Even though pets aren’t yet eligible for the vaccine, some other higher-risk animals have already gotten the jab. Earlier in 2021, great apes at the San Diego received a trial Covid-19 vaccine.

“It is a possible consideration to vaccinate endangered animals in zoos that cannot be kept safe from infected people,” Bienzle says.

“Anyone with Covid-19 symptoms should avoid close contact with their pet, for example, they should avoid sleeping with their pet, kissing them, or preparing their food.”

The vaccine the great apes received was in the process of being developed for minks, which have suffered serious Covid-19 outbreaks on farms. Bienzle says that there is a legitimate concern about animals in crowded farm conditions, like minks, transmitting Covid-19 back to humans in a spillover event.

“We absolutely want to avoid that by management practices — vaccinate and test people [and] eliminate infection among mink through culling and/or depopulation,” Bienzle says.

Furthermore, the Russian government has just developed the first official vaccine for animals, creating 17,000 doses to be distributed across the country, though companies from other regions may seek to purchase vaccines from Russia.

Given these updates, Hosie believes that a pet vaccine might not entirely be out of the question in the near future, possibly reassuring worried pet owners. “It might be prudent to develop veterinary SARS-CoV-2 vaccines that would provide reassurance to pet owners that their pets will be protected from infection,” Hosie says.

Such vaccines would also remove the risk of pets transmitting Covid-19 to other animals or humans, according to Hosie. Bienzle stresses, though, that “vaccination is not 100% effective in people, and therefore also likely not 100% effective in animals.”

How can you protect your pet from Covid-19?

A dog, Ziggy, wears a face mask in Los Angeles.


The main risk to your pet cat or dog is, well, you, unfortunately. The precautions you and other humans in your household take to keep yourself safe from Covid-19 will also reduce the risk of Covid-19 transmission to your pets.

“Given the value of the companionship provided by domestic animals such as cats, it is important to identify any risks associated with pet ownership, so that appropriate control measures can be taken to minimize transmission risk,” Hosie says.
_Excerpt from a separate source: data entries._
<file path="config.mk">
export PLATFORM = sky130hd
export DESIGN_NAME = mux4_rr_arbiter_flat
export DESIGN_NICKNAME = d
export VERILOG_FILES = /design/src/rtl/mux4_rr_arbiter_if.sv /design/src/rtl/mux4_rr_arbiter.sv /design/src/flat_wrapper.sv
export SDC_FILE = /design/constraint.sdc
export NUM_CORES = 1
export LEC_CHECK = 0
export ABC_AREA = 1
export CORE_MARGIN = 3
export CORE_UTILIZATION = 40
export DETAILED_ROUTE_END_ITERATION = 8
export PLACE_DENSITY = 0.75
export SLEW_MARGIN = 20
export SYNTH_ARGS = -nofsm -noshare
export SYNTH_HDL_FRONTEND = slang
export SYNTH_SLANG_ARGS = --single-unit
</file>
<file path="constraint.sdc">
create_clock -name clk -period 2.1 [get_ports clk]
set_input_delay 0.42 -clock clk [delete_from_list [all_inputs] [get_ports clk]]
set_output_delay 0.42 -clock clk [all_outputs]
set_load 0.02 [all_outputs]
</file>
`config.mk`:
```
export PLATFORM = sky130hd
export DESIGN_NAME = seg7_capture
export DESIGN_NICKNAME = d
export VERILOG_FILES = /design/src/rtl/seg7_capture.sv
export SDC_FILE = /design/constraint.sdc
export NUM_CORES = 1
export LEC_CHECK = 0
export BUFFER_PORTS_ARGS = -buffer_cell sky130_fd_sc_hd__buf_2
export CORE_UTILIZATION = 50
export DETAILED_ROUTE_END_ITERATION = 16
export GPL_ROUTABILITY_DRIVEN = 0
export HOLD_SLACK_MARGIN = 0.12
export PLACE_DENSITY_LB_ADDON = 0.08
export REMOVE_ABC_BUFFERS = 1
export SYNTH_ARGS = -nofsm -noshare
export SYNTH_HDL_FRONTEND = slang
export SYNTH_SLANG_ARGS = --single-unit
```
`constraint.sdc`:
```
create_clock -name clock -period 2.6 [get_ports clock]
set_input_delay 0.52 -clock clock [delete_from_list [all_inputs] [get_ports clock]]
set_output_delay 0.52 -clock clock [all_outputs]
set_load 0.02 [all_outputs]
```
$ cat config.mk
export PLATFORM = sky130hd
export DESIGN_NAME = div_result_ctrl
export DESIGN_NICKNAME = d
export VERILOG_FILES = /design/src/rtl/div_result_ctrl.sv
export SDC_FILE = /design/constraint.sdc
export NUM_CORES = 1
export LEC_CHECK = 0
export BUFFER_PORTS_ARGS = -buffer_cell sky130_fd_sc_hd__buf_4
export CAP_MARGIN = 20
export CORE_UTILIZATION = 47
export CTS_CLUSTER_SIZE = 16
export DETAILED_ROUTE_END_ITERATION = 6
export PLACE_DENSITY = 0.8
export SETUP_SLACK_MARGIN = 0.4
export SLEW_MARGIN = 0
export SYNTH_ARGS = -nofsm -noshare
export SYNTH_HDL_FRONTEND = slang
export SYNTH_SLANG_ARGS = --single-unit
export TNS_END_PERCENT = 20
$ cat constraint.sdc
create_clock -name clk -period 2 [get_ports clk]
set_input_delay 0.1 -clock clk [delete_from_list [all_inputs] [get_ports clk]]
set_output_delay 0.1 -clock clk [all_outputs]
set_load 0.03 [all_outputs]
$ cat src/rtl/div_result_ctrl.sv
// Sequencing controller around a combinational signed divider: latches operands,
// waits SETTLE cycles for the divider path, then holds the HI/LO result until acknowledged.
module div_result_ctrl #(
    parameter int SETTLE = 4
) (
    input  logic               clk,
    input  logic               clr,
    input  logic               start,
    input  logic signed [31:0] dividend,
    input  logic signed [31:0] divisor,
    input  logic               flush,
    input  logic               done_ack,
    output logic signed [31:0] div_a,
    output logic signed [31:0] div_b,
    input  logic        [63:0] div_z,
    output logic signed [31:0] hi,
    output logic signed [31:0] lo,
    output logic               busy,
    output logic               done,
    output logic               dbz
);

    typedef enum logic [1:0] {
        IDLE = 2'd0,
        WAIT = 2'd1,
        DONE = 2'd2
    } state_t;

    state_t     state, state_nxt;
    logic [3:0] cnt;
    logic       accept;
    logic       take_dbz;
    logic       capture;
    logic       count_down;

    always_ff @(posedge clk or negedge clr) begin
        if (!clr) state <= IDLE;
        else      state <= state_nxt;
    end

    // flush wins over both counter expiry and done_ack; a start coinciding with flush is dropped
    always_comb begin
        state_nxt  = state;
        accept     = 1'b0;
        take_dbz   = 1'b0;
        capture    = 1'b0;
        count_down = 1'b0;
        case (state)
            IDLE: begin
                if (start && !flush) begin
                    if (divisor != 32'sd0) begin
                        accept    = 1'b1;
                        state_nxt = WAIT;
                    end else begin
                        take_dbz  = 1'b1;
                        state_nxt = DONE;
                    end
                end
            end
            WAIT: begin
                if (flush) begin
                    state_nxt = IDLE;
                end else if (cnt == 4'd0) begin
                    capture   = 1'b1;
                    state_nxt = DONE;
                end else begin
                    count_down = 1'b1;
                end
            end
            DONE: begin
                if (flush || done_ack) state_nxt = IDLE;
            end
            default: state_nxt = IDLE;
        endcase
    end

    // Operand latches, settle counter and result registers
    always_ff @(posedge clk or negedge clr) begin
        if (!clr) begin
            cnt   <= 4'd0;
            div_a <= '0;
            div_b <= '0;
            hi    <= '0;
            lo    <= '0;
            dbz   <= 1'b0;
        end else begin
            if (accept) begin
                div_a <= dividend;
                div_b <= divisor;
                cnt   <= 4'(SETTLE - 1);
                dbz   <= 1'b0;
            end
            if (count_down) cnt <= cnt - 4'd1;
            if (take_dbz) begin
                hi  <= dividend;
                lo  <= 32'hFFFF_FFFF;
                dbz <= 1'b1;
            end
            if (capture) begin
                hi <= div_z[63:32];
                lo <= div_z[31:0];
            end
        end
    end

    assign busy = (state != IDLE);
    assign done = (state == DONE);

endmodule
The best thing you can do for your pet: get vaccinated. Bienzle says that vaccinated people have lower viral loads of SARS-Cov-2, reducing the likelihood that they will infect their pets.
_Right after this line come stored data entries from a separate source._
--- src/rtl/sd_spi_cmd_ctrl.sv ---
// SD SPI command sequencer: dummy-clock preamble, 6-byte command framing,
// R1 polling with timeout, trailing gap byte, chip-select ownership.
module sd_spi_cmd_ctrl
  import sd_spi_pkg::*;
#(
  parameter int POLL_MAX    = 8,
  parameter int DUMMY_BYTES = 10
) (
  input  logic        clk,
  input  logic        rst,
  input  logic        init_req,
  input  logic        cmd_valid,
  output logic        cmd_ready,
  input  logic [5:0]  cmd_idx,
  input  logic [31:0] cmd_arg,
  output logic        rsp_valid,
  output logic [7:0]  rsp_r1,
  output logic        rsp_timeout,
  output logic        init_done,
  output logic        cs_n,
  output logic        byte_start,
  output logic [7:0]  byte_tx,
  input  logic        byte_done,
  input  logic [7:0]  byte_rx
);

  localparam logic [7:0] POLL_LAST  = 8'(POLL_MAX - 1);
  localparam logic [7:0] DUMMY_LAST = 8'(DUMMY_BYTES - 1);
  localparam logic [7:0] FRAME_LAST = 8'd5;

  sd_state_e   state_reg, state_next;
  logic        busy_reg, busy_next;
  logic [7:0]  cnt_reg, cnt_next;
  logic [47:0] frame_reg, frame_next;
  logic [7:0]  byte_tx_reg, byte_tx_next;
  logic        byte_start_reg, byte_start_next;
  logic        cs_n_reg, cs_n_next;
  logic [7:0]  r1_cap_reg, r1_cap_next;
  logic        to_cap_reg, to_cap_next;
  logic [7:0]  rsp_r1_reg, rsp_r1_next;
  logic        rsp_timeout_reg, rsp_timeout_next;
  logic        init_done_reg, init_done_next;

  logic [6:0]  crc;
  logic [7:0]  frame_byte [0:7];
  logic        accept, issue, done_evt, last_byte;

  assign cmd_ready = (state_reg == IDLE) && !init_req && !rst;
  assign accept    = cmd_valid && cmd_ready;
  assign issue     = (state_reg inside {DUMMY, FRAME, POLL, GAP}) && !busy_reg;
  // A byte_done only counts while our own transfer is outstanding.
  assign done_evt  = busy_reg && byte_done;

  sd_crc7 u_crc7 (
    .data ({SD_START_BITS, cmd_idx, cmd_arg}),
    .crc  (crc)
  );

  genvar gi;
  generate
    for (gi = 0; gi < 8; gi++) begin : g_frame_byte
      if (gi < 6) begin : g_used
        assign frame_byte[gi] = frame_reg[47 - 8*gi -: 8];
      end else begin : g_pad
        assign frame_byte[gi] = SD_IDLE_BYTE;
      end
    end
  endgenerate

  always_comb begin
    case (state_reg)
      DUMMY:   last_byte = (cnt_reg == DUMMY_LAST);
      FRAME:   last_byte = (cnt_reg == FRAME_LAST);
      POLL:    last_byte = !byte_rx[7] || (cnt_reg == POLL_LAST);
      GAP:     last_byte = 1'b1;
      default: last_byte = 1'b0;
    endcase
  end

  always_ff @(posedge clk) begin
    if (rst) state_reg <= IDLE;
    else     state_reg <= state_next;
  end

  always_comb begin
    state_next = state_reg;
    case (state_reg)
      IDLE: begin
        if (init_req)    state_next = DUMMY;
        else if (accept) state_next = FRAME;
      end
      DUMMY:   if (done_evt && last_byte) state_next = IDLE;
      FRAME:   if (done_evt && last_byte) state_next = POLL;
      POLL:    if (done_evt && last_byte) state_next = GAP;
      GAP:     if (done_evt)              state_next = DONE;
      DONE:    state_next = IDLE;
      default: state_next = IDLE;
    endcase
  end

  always_comb begin
    busy_next        = busy_reg;
    cnt_next         = cnt_reg;
    frame_next       = frame_reg;
    byte_tx_next     = byte_tx_reg;
    byte_start_next  = 1'b0;
    cs_n_next        = cs_n_reg;
    r1_cap_next      = r1_cap_reg;
    to_cap_next      = to_cap_reg;
    rsp_r1_next      = rsp_r1_reg;
    rsp_timeout_next = rsp_timeout_reg;
    init_done_next   = 1'b0;

    if (accept)
      frame_next = {SD_START_BITS, cmd_idx, cmd_arg, crc, 1'b1};

    if (issue) begin
      byte_start_next = 1'b1;
      busy_next       = 1'b1;
      byte_tx_next    = (state_reg == FRAME) ? frame_byte[cnt_reg[2:0]] : SD_IDLE_BYTE;
      cs_n_next       = !(state_reg inside {FRAME, POLL});
    end

    if (done_evt) begin
      busy_next = 1'b0;
      cnt_next  = last_byte ? 8'd0 : cnt_reg + 8'd1;
      if (last_byte) begin
        case (state_reg)
          DUMMY: init_done_next = 1'b1;
          POLL: begin
            r1_cap_next = byte_rx[7] ? SD_IDLE_BYTE : byte_rx;
            to_cap_next = byte_rx[7];
            cs_n_next   = 1'b1;
          end
          // Response registers only move together with rsp_valid.
          GAP: begin
            rsp_r1_next      = r1_cap_reg;
            rsp_timeout_next = to_cap_reg;
          end
          default: ;
        endcase
      end
    end
  end

  always_ff @(posedge clk) begin
    if (rst) begin
      busy_reg        <= 1'b0;
      cnt_reg         <= 8'd0;
      frame_reg       <= '0;
      byte_tx_reg     <= SD_IDLE_BYTE;
      byte_start_reg  <= 1'b0;
      cs_n_reg        <= 1'b1;
      r1_cap_reg      <= SD_IDLE_BYTE;
      to_cap_reg      <= 1'b0;
      rsp_r1_reg      <= SD_IDLE_BYTE;
      rsp_timeout_reg <= 1'b0;
      init_done_reg   <= 1'b0;
    end else begin
      busy_reg        <= busy_next;
      cnt_reg         <= cnt_next;
      frame_reg       <= frame_next;
      byte_tx_reg     <= byte_tx_next;
      byte_start_reg  <= byte_start_next;
      cs_n_reg        <= cs_n_next;
      r1_cap_reg      <= r1_cap_next;
      to_cap_reg      <= to_cap_next;
      rsp_r1_reg      <= rsp_r1_next;
      rsp_timeout_reg <= rsp_timeout_next;
      init_done_reg   <= init_done_next;
    end
  end

  assign rsp_valid   = (state_reg == DONE);
  assign rsp_r1      = rsp_r1_reg;
  assign rsp_timeout = rsp_timeout_reg;
  assign init_done   = init_done_reg;
  assign cs_n        = cs_n_reg;
  assign byte_start  = byte_start_reg;
  assign byte_tx     = byte_tx_reg;

endmodule
<file path="config.mk">
export PLATFORM = sky130hd
export DESIGN_NAME = prog_fetch_unit_flat
export DESIGN_NICKNAME = d
export VERILOG_FILES = /design/src/rtl/prog_fetch_unit_if.sv /design/src/rtl/prog_fetch_unit.sv /design/src/flat_wrapper.sv
export SDC_FILE = /design/constraint.sdc
export NUM_CORES = 1
export LEC_CHECK = 0
export BUFFER_PORTS_ARGS = -buffer_cell sky130_fd_sc_hd__buf_2
export CORE_ASPECT_RATIO = 0.6
export CORE_MARGIN = 5
export CORE_UTILIZATION = 45
export DETAILED_ROUTE_END_ITERATION = 12
export PLACE_DENSITY = 0.74
export SYNTH_ARGS = -nofsm -noshare
export SYNTH_HDL_FRONTEND = slang
export SYNTH_SLANG_ARGS = --single-unit
</file>
<file path="constraint.sdc">
create_clock -name clk -period 2.1 [get_ports clk]
set_input_delay 0.105 -clock clk [delete_from_list [all_inputs] [get_ports clk]]
set_output_delay 0.105 -clock clk [all_outputs]
set_load 0.005 [all_outputs]
</file>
Hosie agrees. “We have seen that if they become infected, vaccinated people are less likely to transmit the virus to other people, and so it is very likely that transmission to animals will be decreased too.”

The CDC recommends isolating cats and dogs from people not living in your household — though as vaccination rates increase, that advice may change. So, it’s best to keep your dog on a leash or keep cats indoors when possible.
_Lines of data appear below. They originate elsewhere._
$ cat src/rtl/sort4_sequencer_pkg.sv
// Shared definitions for the 4-input odd-even merge sorters: FSM encoding and
// the compare-exchange schedule, which the parallel variants reuse.
package sort4_sequencer_pkg;

    typedef enum logic [1:0] {
        LOAD  = 2'd0,
        SORT  = 2'd1,
        DRAIN = 2'd2
    } state_t;

    typedef struct packed {
        logic [1:0] lo;
        logic [1:0] hi;
    } stepPair_t;

    localparam int NUM_STEPS = 5;

    // Batcher 4-input network: two 2-sorters, then the 2x2 merge.
    function automatic stepPair_t stepPair(input logic [2:0] step);
        stepPair_t p;
        case (step)
            3'd0:    p = '{lo: 2'd0, hi: 2'd1};
            3'd1:    p = '{lo: 2'd2, hi: 2'd3};
            3'd2:    p = '{lo: 2'd0, hi: 2'd2};
            3'd3:    p = '{lo: 2'd1, hi: 2'd3};
            default: p = '{lo: 2'd1, hi: 2'd2};
        endcase
        return p;
    endfunction

endpackage

$ cat src/rtl/sort4_sequencer_comparator.sv
// Unsigned compare-exchange: L gets the smaller operand, H the larger.
module comparator #(
    parameter int WIDTH = 8
) (
    input  logic [WIDTH-1:0] A,
    input  logic [WIDTH-1:0] B,
    output logic [WIDTH-1:0] L,
    output logic [WIDTH-1:0] H
);

    logic aLeB;

    assign aLeB = (A <= B);
    assign L    = aLeB ? A : B;
    assign H    = aLeB ? B : A;

endmodule

$ cat src/rtl/sort4_sequencer.sv
// Serial-in/serial-out 4-element sorter sharing one comparator across the five
// compare-exchange steps. Outputs decode from registered state only.
module sort4_sequencer
    import sort4_sequencer_pkg::*;
#(
    parameter int WIDTH = 8
) (
    input  logic             clk,
    input  logic             rst_n,
    input  logic             in_valid,
    output logic             in_ready,
    input  logic [WIDTH-1:0] in_data,
    output logic             out_valid,
    input  logic             out_ready,
    output logic [WIDTH-1:0] out_data,
    output logic             out_last,
    output logic             busy
);

    state_t                state, nextState;
    logic [3:0][WIDTH-1:0] r;
    logic [1:0]            idx;
    logic [2:0]            step;
    stepPair_t             pair;
    logic [WIDTH-1:0]      cmpA, cmpB, cmpL, cmpH;

    assign pair = stepPair(step);
    assign cmpA = r[pair.lo];
    assign cmpB = r[pair.hi];

    comparator #(.WIDTH(WIDTH)) uCmp (
        .A (cmpA),
        .B (cmpB),
        .L (cmpL),
        .H (cmpH)
    );

    always_ff @(posedge clk or negedge rst_n) begin
        if (!rst_n) state <= LOAD;
        else        state <= nextState;
    end

    always_comb begin
        nextState = state;
        case (state)
            LOAD:    if (in_valid && idx == 2'd3)  nextState = SORT;
            SORT:    if (step == 3'(NUM_STEPS-1))   nextState = DRAIN;
            DRAIN:   if (out_ready && idx == 2'd3) nextState = LOAD;
            default: nextState = LOAD;
        endcase
    end

    // idx wraps 3->0 naturally, which gives idx=0 entering SORT and LOAD.
    always_ff @(posedge clk or negedge rst_n) begin
        if (!rst_n) begin
            r    <= '0;
            idx  <= '0;
            step <= '0;
        end else begin
            case (state)
                LOAD: begin
                    step <= '0;
                    if (in_valid) begin
                        r[idx] <= in_data;
                        idx    <= idx + 2'd1;
                    end
                end
                SORT: begin
                    r[pair.lo] <= cmpL;
                    r[pair.hi] <= cmpH;
                    step       <= (step == 3'(NUM_STEPS-1)) ? 3'd0 : step + 3'd1;
                end
                DRAIN: if (out_ready) idx <= idx + 2'd1;
                default: ;
            endcase
        end
    end

    assign in_ready  = (state == LOAD);
    assign out_valid = (state == DRAIN);
    assign out_last  = (state == DRAIN) && (idx == 2'd3);
    assign out_data  = (state == DRAIN) ? r[idx] : '0;
    assign busy      = (state != LOAD);

endmodule
$ cat config.mk
export PLATFORM = sky130hd
export DESIGN_NAME = sort4_sequencer
export DESIGN_NICKNAME = d
export VERILOG_FILES = /design/src/rtl/sort4_sequencer_pkg.sv /design/src/rtl/sort4_sequencer_comparator.sv /design/src/rtl/sort4_sequencer.sv
export SDC_FILE = /design/constraint.sdc
export NUM_CORES = 1
export LEC_CHECK = 0
export CAP_MARGIN = 30
export CORE_MARGIN = 5
export CORE_UTILIZATION = 60
export DETAILED_ROUTE_END_ITERATION = 12
export GPL_TIMING_DRIVEN = 0
export PLACE_DENSITY_LB_ADDON = 0.2
export SETUP_SLACK_MARGIN = 0.05
export SLEW_MARGIN = 20
export SYNTH_ARGS = -nofsm -noshare
export SYNTH_HDL_FRONTEND = slang
export SYNTH_SLANG_ARGS = --single-unit
$ cat constraint.sdc
create_clock -name clk -period 4.65 [get_ports clk]
set_input_delay 0.93 -clock clk [delete_from_list [all_inputs] [get_ports clk]]
set_output_delay 0.93 -clock clk [all_outputs]
set_load 0.1 [all_outputs]
==> key figures <==
Layout
  – Fin util: 0.715
  – # diodes: 0
  – Layout cells sized above 1: 0.133
  – Fillers: 411
  – Fin nets: 425
  – P&R area growth vs syn: 13.7%

Critical path
  – WP data arrival: 4.47 ns
  – Largest fanout on the critical path: 10
  – RR Endpoint: r[20]$_DFFE_PN0P_
  – Worst r2r src: step[0]$_DFFE_PN0P_
  – Critical Path, Cell by Cell: ha_1 -> ha_1 -> nor4_2 -> nand2_1 -> clkbuf_2 -> o22ai_1 -> nor2_1 -> inv_1 -> ha_1 -> a21oi_1 -> a21oi_1 -> a211oi_2 -> a21boi_4 -> nor2_4 -> buf_12 -> mux2_4 -> a221oi_1 -> a211oi_1
  – R2r setup slk: 0.34 ns
  – Setup crit end: r[20]$_DFFE_PN0P_
  – CP peak stage delay: 0.44 ns
  – Crit path required time: 4.81 ns
  – CP Launch Type: register
  – Worst R2R Path Depth: 18
  – Crit path top cell by count: ha_1
  – Slowest cell on crit path: dfrtp_1
  – CP startpoint: step[0]$_DFFE_PN0P_
  – Critical setup path kind: reg -> reg
  – CP endpoint kind: register

Placed design
  – # port buffers: 23
  – Placer congestion estimate: 1.01
  – Post-DP HPWL: 7100 um

Clocking
  – Root buffer cell: clkbuf_8
  – Clock Pin Slew Worst Setup and Hold Paths: 0.08 ns
  – CTS tree: yes
  – # H-tree levels: 2
  – Cts hold-fix bufs: 0
  – CTS sink count: 39
  – CTS Buffer Depth: 2
  – Total CTS buffers: 5
  – Worst skew pair latency: 0.30 ns

Yosys
  – Ys async rst share: 1.00
  – Largest cells by area after synthesis: dfrtp_1 30%, mux4_2 10%, ha_1 5.7%
  – Seq cells post-synth: 39
  – Mapped Avg Cell Area: 8.92 um2
  – Sequential share of the synthesized area: 0.298
  – YS warnings: 0
  – Post-synth cell types: 51
  – Cells after synthesis: 367
  – Synth area leader: dfrtp_1
  – Top-area cell type share of the netlist area: 0.298
  – Main flop type after synthesis: dfrtp_1
  – EDFF count, synth: 0
  – Post-Syn Area: 3270 um2
  – Syn Nets: 394

Status
  – Outcome: complete, no violations

Global route
  – Pin count of the biggest net entering global routing: 24
  – Antenna violations before repair: 0
  – Number of global-route vias before repair: 3020
  – First-pass GRT wire length: 16000 um
  – Total GRT Usage: 0.293
  – GR Overflow Total: 0

STA
  – Crit path time final: 4.31 ns
  – Max Freq: 232 MHz
  – Worst Tran Pin Value: 1.04 ns
  – Ratio of final minimum period to clock period: 0.928
  – Max Slew Vio Count: 0
  – Worst slew margin: 0.309
  – Hold Fails Final Rpt: 0
  – Setup TNS: 0 ns
  – Clock Skew: 0.00722 ns
  – Unrepaired setup endpoints after global routing: no
  – Final setup vio count: 0

Min path
  – Min-Delay Path Class: reg -> reg
  – Hold path depth: 2

Floorplanning
  – Rows: 26
  – Core area: 5200 um2
  – Die Footprint: 7040 um2
  – IO Count: 24
  – Die H: 83.9 um
  – Die width: 83.9 um
  – Initial Util: 0.629

Drt
  – Vias per cell: 6.89
  – Drt wl/cell: 21.9 um
  – WL final: 10300 um
  – Met2 Wirelength: 4720 um
  – Drt initial violations: 428
  – Vias: 3232
  – Top Layer Used: met4
  – DR DRC count: 0
  – TritonRoute pass-1 iters: 5
  – WL met1: 3860 um
  – Met3 WL: 1280 um
  – Remaining antenna violation count after routing: 0

Job
  – Max_cap viols: 0
cells in the mapped netlist (all sizes together) (5+ instances only):
| cell type | instances |
|---|---|
| a22oi | 8 |
| a211oi | 8 |
| mux4 | 15 |
| o22ai | 9 |
| buf | 12 |
| a21oi | 18 |
| mux2 | 5 |
| inv | 24 |
| a221oi | 7 |
| nand3 | 5 |
| dfrtp | 39 |
| nor2 | 30 |
| mux2i | 12 |
| o21ai | 33 |
| nand2 | 49 |
| clkbuf | 10 |
| ha | 15 |
| nor2b | 10 |
| and2 | 6 |
worst max-delay path, delay by kind of cell (launching register included):
family / cells / cell delay, ns
flops: 1 / 0.44
compound gates: 7 / 1.41
simple gates: 4 / 0.78
mux: 1 / 0.31
fa+ha+maj: 3 / 0.73
buf+inv: 3 / 0.51
flip-flops by register name, indices dropped and copies added, names as in the netlist:
| signal | flops |
|---|---|
| step | 3 |
| r | 32 |
| idx | 2 |
| state | 2 |
layout make-up:
type / instances / area [um2] / share of cell area
multi-input combinational: 282 / 2100 / 0.563
sequential: 39 / 976 / 0.262
timing repair buffer: 24 / 253 / 0.0679
buffer: 22 / 138 / 0.0370
inverter: 24 / 90.1 / 0.0242
tap: 70 / 87.6 / 0.0235
clock buffer: 7 / 76.3 / 0.0205
clock inverter: 1 / 5.00 / 0.00134
cells by family (layout without fill, tap and decap cells):
| family | Yosys count | after routing | synth area share |
|---|---|---|---|
| AOI/OAI and AO/OA | 117 | 117 | 0.246 |
| xor gates and xnor gates | 2 | 2 | 0.00535 |
| adders and majority gates | 16 | 16 | 0.0608 |
| buffers and inverters | 46 | 78 | 0.0692 |
| DFF | 39 | 39 | 0.298 |
| muxes | 32 | 32 | 0.159 |
| and+or+nand+nor | 115 | 115 | 0.161 |
how the worst min path moves through the flow:
stage / startpoint / to / slack (ns)
after CTS: r[6]$_DFFE_PN0P_ / r[6]$_DFFE_PN0P_ / 0.56
after floorplan: r[0]$_DFFE_PN0P_ / r[0]$_DFFE_PN0P_ / 0.49
after detailed placement: r[6]$_DFFE_PN0P_ / r[6]$_DFFE_PN0P_ / 0.54
final: r[6]$_DFFE_PN0P_ / r[6]$_DFFE_PN0P_ / 0.56
after global routing: r[1]$_DFFE_PN0P_ / r[1]$_DFFE_PN0P_ / 0.60
after global placement: r[6]$_DFFE_PN0P_ / r[6]$_DFFE_PN0P_ / 0.53
metal layers:
| layer | track usage | vias to the layer above |
|---|---|---|
| met5 | 0 | - |
| met4 | 0.126 | 0 |
| met3 | 0.0563 | 50 |
| met2 | 0.466 | 252 |
| met1 | 0.390 | 1513 |
| li1 | - | 1417 |
placed cells by master (no fill, tap or decap), types with 4 or more instances in the layout:
cell type | synthesis | routed
o211ai_2 | 4 | 4
o22a_1 | 4 | 4
a221oi_1 | 7 | 7
nor3_1 | 4 | 4
nand3_1 | 5 | 5
o21ai_0 | 31 | 31
nand4_1 | 4 | 4
nor2b_1 | 9 | 9
ha_1 | 15 | 15
nand2_1 | 49 | 49
buf_1 | 5 | 5
and2_1 | 6 | 6
a22oi_1 | 8 | 8
a211oi_1 | 8 | 7
dfrtp_1 | 39 | 39
clkbuf_1 | 10 | 11
clkdlybuf4s50_1 | 0 | 22
o211a_1 | 4 | 4
mux4_2 | 15 | 15
buf_6 | 4 | 4
o22ai_1 | 9 | 9
clkbuf_8 | 0 | 5
o221ai_1 | 4 | 4
inv_1 | 24 | 24
nor2_1 | 29 | 29
mux2i_1 | 12 | 12
a21oi_1 | 17 | 17
metrics by stage:
step / hold WS (ns) / setup WS (ns) / area, um2 / instances
6_report: 0.558 / 0.336 / 3720 / 469
5_1_grt: 0.600 / 0.0822 / 3720 / 469
4_1_cts: 0.555 / 0.131 / 3710 / 469
3_5_place_dp: 0.536 / 0.151 / 3630 / 461
3_3_place_gp: 0.527 / 0.292 / 3590 / 460
2_1_floorplan: 0.494 / 0.923 / 3270 / 367
what timing repair did:
item / 4_1_cts / 5_1_grt
setup buffers: 0 / 0
setup endpoints to repair: 0 / 22
gates resized for setup: 0 / 4
Power is left out: the tool's default activity adds up to more than one toggle a clock period on the data nets, which glitch-free logic cannot reach.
If you do become sick with Covid-19, the best thing you can do is to social distance from your pet whenever possible. The authors of the PLOS One study write “that people diagnosed with Covid-19 should avoid direct contact with their pets for as long as they remain ill.”

Hosie agrees. “Anyone with Covid-19 symptoms should avoid close contact with their pet, for example, they should avoid sleeping with their pet, kissing them, or preparing their food.”

However, it may not always be possible to maintain distance from your pet. In those cases, follow the same protocol that would use when, say, going to the grocery store or shopping.

”Physical distancing plus mask is ideal. If physical distancing is not possible, wearing a good mask plus hand washing will reduce the likelihood of transmission,” Bienzle says.